**** RECORD EXTRACTS ****

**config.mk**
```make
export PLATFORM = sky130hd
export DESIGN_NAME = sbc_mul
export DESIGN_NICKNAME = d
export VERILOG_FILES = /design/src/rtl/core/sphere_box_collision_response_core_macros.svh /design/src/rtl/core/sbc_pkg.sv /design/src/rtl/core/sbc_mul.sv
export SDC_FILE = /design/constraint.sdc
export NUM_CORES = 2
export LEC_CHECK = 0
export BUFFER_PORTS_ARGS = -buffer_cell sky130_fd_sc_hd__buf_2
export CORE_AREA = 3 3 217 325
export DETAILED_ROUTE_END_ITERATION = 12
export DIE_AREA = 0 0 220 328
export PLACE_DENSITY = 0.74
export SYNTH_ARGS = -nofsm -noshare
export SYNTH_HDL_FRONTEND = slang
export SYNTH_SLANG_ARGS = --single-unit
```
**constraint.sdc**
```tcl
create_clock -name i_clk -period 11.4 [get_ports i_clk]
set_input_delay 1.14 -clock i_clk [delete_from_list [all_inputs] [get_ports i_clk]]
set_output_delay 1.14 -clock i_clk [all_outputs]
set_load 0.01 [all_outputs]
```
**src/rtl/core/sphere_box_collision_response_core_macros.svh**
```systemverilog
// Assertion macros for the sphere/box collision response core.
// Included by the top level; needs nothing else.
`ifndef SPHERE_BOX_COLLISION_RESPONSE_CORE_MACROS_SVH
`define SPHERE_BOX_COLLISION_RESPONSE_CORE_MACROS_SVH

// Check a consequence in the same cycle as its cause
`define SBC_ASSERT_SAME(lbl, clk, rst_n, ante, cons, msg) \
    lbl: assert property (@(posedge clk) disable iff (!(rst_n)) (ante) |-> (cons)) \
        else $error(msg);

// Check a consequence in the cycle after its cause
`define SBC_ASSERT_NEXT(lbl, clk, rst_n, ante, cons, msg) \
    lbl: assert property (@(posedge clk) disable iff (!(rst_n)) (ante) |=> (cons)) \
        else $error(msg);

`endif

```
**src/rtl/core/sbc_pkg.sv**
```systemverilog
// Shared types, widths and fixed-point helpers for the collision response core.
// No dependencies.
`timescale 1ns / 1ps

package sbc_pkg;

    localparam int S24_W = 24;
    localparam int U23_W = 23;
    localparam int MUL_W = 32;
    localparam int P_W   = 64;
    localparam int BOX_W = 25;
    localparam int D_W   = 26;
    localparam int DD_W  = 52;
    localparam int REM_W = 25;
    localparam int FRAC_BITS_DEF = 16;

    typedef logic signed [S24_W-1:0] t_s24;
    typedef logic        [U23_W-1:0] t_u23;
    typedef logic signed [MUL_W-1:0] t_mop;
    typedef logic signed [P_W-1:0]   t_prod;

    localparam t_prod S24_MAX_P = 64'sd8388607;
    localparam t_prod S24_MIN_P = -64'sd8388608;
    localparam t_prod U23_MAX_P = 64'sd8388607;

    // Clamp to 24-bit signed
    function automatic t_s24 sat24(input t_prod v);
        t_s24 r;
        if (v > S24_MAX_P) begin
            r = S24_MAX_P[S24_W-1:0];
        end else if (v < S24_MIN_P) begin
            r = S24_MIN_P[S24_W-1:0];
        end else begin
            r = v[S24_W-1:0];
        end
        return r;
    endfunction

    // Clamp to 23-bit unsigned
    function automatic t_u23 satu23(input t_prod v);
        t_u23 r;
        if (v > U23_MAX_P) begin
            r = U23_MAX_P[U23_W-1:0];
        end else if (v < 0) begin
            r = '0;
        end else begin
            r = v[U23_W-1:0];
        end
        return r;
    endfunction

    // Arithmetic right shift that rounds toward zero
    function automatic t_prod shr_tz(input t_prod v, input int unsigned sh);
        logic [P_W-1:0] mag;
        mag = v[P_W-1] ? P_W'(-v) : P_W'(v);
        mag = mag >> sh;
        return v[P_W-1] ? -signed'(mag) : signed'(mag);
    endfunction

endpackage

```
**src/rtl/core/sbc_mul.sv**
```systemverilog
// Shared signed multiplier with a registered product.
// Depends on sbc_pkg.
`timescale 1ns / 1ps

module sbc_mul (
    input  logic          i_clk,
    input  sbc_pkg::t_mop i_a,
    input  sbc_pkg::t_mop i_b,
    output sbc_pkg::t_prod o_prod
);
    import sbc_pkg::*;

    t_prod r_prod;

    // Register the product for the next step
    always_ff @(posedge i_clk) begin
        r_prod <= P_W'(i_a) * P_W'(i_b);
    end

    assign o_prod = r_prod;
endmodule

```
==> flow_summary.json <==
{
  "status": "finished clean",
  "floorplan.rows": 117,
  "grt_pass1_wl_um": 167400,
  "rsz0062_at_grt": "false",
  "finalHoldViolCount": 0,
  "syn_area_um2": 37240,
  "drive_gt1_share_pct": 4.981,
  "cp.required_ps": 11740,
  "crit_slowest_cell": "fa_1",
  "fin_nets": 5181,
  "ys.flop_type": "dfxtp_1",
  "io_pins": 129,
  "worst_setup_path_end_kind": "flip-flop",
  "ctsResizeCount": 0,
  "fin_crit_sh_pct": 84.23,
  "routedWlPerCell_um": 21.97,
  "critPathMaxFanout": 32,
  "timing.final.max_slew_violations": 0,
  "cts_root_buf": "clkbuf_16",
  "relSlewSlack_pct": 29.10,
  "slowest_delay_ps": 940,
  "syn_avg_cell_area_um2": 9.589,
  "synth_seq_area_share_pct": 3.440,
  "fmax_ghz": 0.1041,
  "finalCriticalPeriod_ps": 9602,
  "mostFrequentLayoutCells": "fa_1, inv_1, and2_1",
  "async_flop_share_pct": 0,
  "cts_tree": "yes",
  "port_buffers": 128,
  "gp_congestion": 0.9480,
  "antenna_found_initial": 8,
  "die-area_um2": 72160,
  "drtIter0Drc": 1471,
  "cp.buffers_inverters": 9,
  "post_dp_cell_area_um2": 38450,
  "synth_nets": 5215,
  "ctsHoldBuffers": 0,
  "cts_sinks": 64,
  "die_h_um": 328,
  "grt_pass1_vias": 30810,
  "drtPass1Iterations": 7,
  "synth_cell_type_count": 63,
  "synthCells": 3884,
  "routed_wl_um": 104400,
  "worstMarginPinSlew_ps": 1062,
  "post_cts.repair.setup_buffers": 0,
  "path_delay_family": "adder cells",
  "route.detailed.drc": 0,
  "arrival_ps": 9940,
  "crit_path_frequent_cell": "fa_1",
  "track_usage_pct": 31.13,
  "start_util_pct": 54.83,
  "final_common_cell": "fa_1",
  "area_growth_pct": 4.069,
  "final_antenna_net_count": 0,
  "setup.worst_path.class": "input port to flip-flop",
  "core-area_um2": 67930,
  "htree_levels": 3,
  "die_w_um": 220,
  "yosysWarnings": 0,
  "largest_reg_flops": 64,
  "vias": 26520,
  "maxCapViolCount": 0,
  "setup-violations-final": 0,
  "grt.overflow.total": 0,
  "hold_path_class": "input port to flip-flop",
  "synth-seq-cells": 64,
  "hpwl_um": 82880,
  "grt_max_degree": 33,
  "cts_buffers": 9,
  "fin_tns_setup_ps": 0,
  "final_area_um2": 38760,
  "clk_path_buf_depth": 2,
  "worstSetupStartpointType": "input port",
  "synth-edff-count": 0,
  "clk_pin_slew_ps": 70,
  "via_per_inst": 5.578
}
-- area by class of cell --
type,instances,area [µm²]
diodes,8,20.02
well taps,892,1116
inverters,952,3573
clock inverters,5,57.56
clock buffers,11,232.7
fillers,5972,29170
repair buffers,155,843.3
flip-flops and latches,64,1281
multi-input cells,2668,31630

****

▶ _ACTION ITEM_
Exact retyping of all the entries is required.

▶ _SOLUTION BELOW_
**config.mk**
```make
export PLATFORM = sky130hd
export DESIGN_NAME = sbc_mul
export DESIGN_NICKNAME = d
export VERILOG_FILES = /design/src/rtl/core/sphere_box_collision_response_core_macros.svh /design/src/rtl/core/sbc_pkg.sv /design/src/rtl/core/sbc_mul.sv
export SDC_FILE = /design/constraint.sdc
export NUM_CORES = 2
export LEC_CHECK = 0
export BUFFER_PORTS_ARGS = -buffer_cell sky130_fd_sc_hd__buf_2
export CORE_AREA = 3 3 217 325
export DETAILED_ROUTE_END_ITERATION = 12
export DIE_AREA = 0 0 220 328
export PLACE_DENSITY = 0.74
export SYNTH_ARGS = -nofsm -noshare
export SYNTH_HDL_FRONTEND = slang
export SYNTH_SLANG_ARGS = --single-unit
```
**constraint.sdc**
```tcl
create_clock -name i_clk -period 11.4 [get_ports i_clk]
set_input_delay 1.14 -clock i_clk [delete_from_list [all_inputs] [get_ports i_clk]]
set_output_delay 1.14 -clock i_clk [all_outputs]
set_load 0.01 [all_outputs]
```
**src/rtl/core/sphere_box_collision_response_core_macros.svh**
```systemverilog
// Assertion macros for the sphere/box collision response core.
// Included by the top level; needs nothing else.
`ifndef SPHERE_BOX_COLLISION_RESPONSE_CORE_MACROS_SVH
`define SPHERE_BOX_COLLISION_RESPONSE_CORE_MACROS_SVH

// Check a consequence in the same cycle as its cause
`define SBC_ASSERT_SAME(lbl, clk, rst_n, ante, cons, msg) \
    lbl: assert property (@(posedge clk) disable iff (!(rst_n)) (ante) |-> (cons)) \
        else $error(msg);

// Check a consequence in the cycle after its cause
`define SBC_ASSERT_NEXT(lbl, clk, rst_n, ante, cons, msg) \
    lbl: assert property (@(posedge clk) disable iff (!(rst_n)) (ante) |=> (cons)) \
        else $error(msg);

`endif

```
**src/rtl/core/sbc_pkg.sv**
```systemverilog
// Shared types, widths and fixed-point helpers for the collision response core.
// No dependencies.
`timescale 1ns / 1ps

package sbc_pkg;

    localparam int S24_W = 24;
    localparam int U23_W = 23;
    localparam int MUL_W = 32;
    localparam int P_W   = 64;
    localparam int BOX_W = 25;
    localparam int D_W   = 26;
    localparam int DD_W  = 52;
    localparam int REM_W = 25;
    localparam int FRAC_BITS_DEF = 16;

    typedef logic signed [S24_W-1:0] t_s24;
    typedef logic        [U23_W-1:0] t_u23;
    typedef logic signed [MUL_W-1:0] t_mop;
    typedef logic signed [P_W-1:0]   t_prod;

    localparam t_prod S24_MAX_P = 64'sd8388607;
    localparam t_prod S24_MIN_P = -64'sd8388608;
    localparam t_prod U23_MAX_P = 64'sd8388607;

    // Clamp to 24-bit signed
    function automatic t_s24 sat24(input t_prod v);
        t_s24 r;
        if (v > S24_MAX_P) begin
            r = S24_MAX_P[S24_W-1:0];
        end else if (v < S24_MIN_P) begin
            r = S24_MIN_P[S24_W-1:0];
        end else begin
            r = v[S24_W-1:0];
        end
        return r;
    endfunction

    // Clamp to 23-bit unsigned
    function automatic t_u23 satu23(input t_prod v);
        t_u23 r;
        if (v > U23_MAX_P) begin
            r = U23_MAX_P[U23_W-1:0];
        end else if (v < 0) begin
            r = '0;
        end else begin
            r = v[U23_W-1:0];
        end
        return r;
    endfunction

    // Arithmetic right shift that rounds toward zero
    function automatic t_prod shr_tz(input t_prod v, input int unsigned sh);
        logic [P_W-1:0] mag;
        mag = v[P_W-1] ? P_W'(-v) : P_W'(v);
        mag = mag >> sh;
        return v[P_W-1] ? -signed'(mag) : signed'(mag);
    endfunction

endpackage

```
**src/rtl/core/sbc_mul.sv**
```systemverilog
// Shared signed multiplier with a registered product.
// Depends on sbc_pkg.
`timescale 1ns / 1ps

module sbc_mul (
    input  logic          i_clk,
    input  sbc_pkg::t_mop i_a,
    input  sbc_pkg::t_mop i_b,
    output sbc_pkg::t_prod o_prod
);
    import sbc_pkg::*;

    t_prod r_prod;

    // Register the product for the next step
    always_ff @(posedge i_clk) begin
        r_prod <= P_W'(i_a) * P_W'(i_b);
    end

    assign o_prod = r_prod;
endmodule

```
==> flow_summary.json <==
{
  "status": "finished clean",
  "floorplan.rows": 117,
  "grt_pass1_wl_um": 167400,
  "rsz0062_at_grt": "false",
  "finalHoldViolCount": 0,
  "syn_area_um2": 37240,
  "drive_gt1_share_pct": 4.981,
  "cp.required_ps": 11740,
  "crit_slowest_cell": "fa_1",
  "fin_nets": 5181,
  "ys.flop_type": "dfxtp_1",
  "io_pins": 129,
  "worst_setup_path_end_kind": "flip-flop",
  "ctsResizeCount": 0,
  "fin_crit_sh_pct": 84.23,
  "routedWlPerCell_um": 21.97,
  "critPathMaxFanout": 32,
  "timing.final.max_slew_violations": 0,
  "cts_root_buf": "clkbuf_16",
  "relSlewSlack_pct": 29.10,
  "slowest_delay_ps": 940,
  "syn_avg_cell_area_um2": 9.589,
  "synth_seq_area_share_pct": 3.440,
  "fmax_ghz": 0.1041,
  "finalCriticalPeriod_ps": 9602,
  "mostFrequentLayoutCells": "fa_1, inv_1, and2_1",
  "async_flop_share_pct": 0,
  "cts_tree": "yes",
  "port_buffers": 128,
  "gp_congestion": 0.9480,
  "antenna_found_initial": 8,
  "die-area_um2": 72160,
  "drtIter0Drc": 1471,
  "cp.buffers_inverters": 9,
  "post_dp_cell_area_um2": 38450,
  "synth_nets": 5215,
  "ctsHoldBuffers": 0,
  "cts_sinks": 64,
  "die_h_um": 328,
  "grt_pass1_vias": 30810,
  "drtPass1Iterations": 7,
  "synth_cell_type_count": 63,
  "synthCells": 3884,
  "routed_wl_um": 104400,
  "worstMarginPinSlew_ps": 1062,
  "post_cts.repair.setup_buffers": 0,
  "path_delay_family": "adder cells",
  "route.detailed.drc": 0,
  "arrival_ps": 9940,
  "crit_path_frequent_cell": "fa_1",
  "track_usage_pct": 31.13,
  "start_util_pct": 54.83,
  "final_common_cell": "fa_1",
  "area_growth_pct": 4.069,
  "final_antenna_net_count": 0,
  "setup.worst_path.class": "input port to flip-flop",
  "core-area_um2": 67930,
  "htree_levels": 3,
  "die_w_um": 220,
  "yosysWarnings": 0,
  "largest_reg_flops": 64,
  "vias": 26520,
  "maxCapViolCount": 0,
  "setup-violations-final": 0,
  "grt.overflow.total": 0,
  "hold_path_class": "input port to flip-flop",
  "synth-seq-cells": 64,
  "hpwl_um": 82880,
  "grt_max_degree": 33,
  "cts_buffers": 9,
  "fin_tns_setup_ps": 0,
  "final_area_um2": 38760,
  "clk_path_buf_depth": 2,
  "worstSetupStartpointType": "input port",
  "synth-edff-count": 0,
  "clk_pin_slew_ps": 70,
  "via_per_inst": 5.578
}
-- area by class of cell --
type,instances,area [µm²]
diodes,8,20.02
well taps,892,1116
inverters,952,3573
clock inverters,5,57.56
clock buffers,11,232.7
fillers,5972,29170
repair buffers,155,843.3
flip-flops and latches,64,1281
multi-input cells,2668,31630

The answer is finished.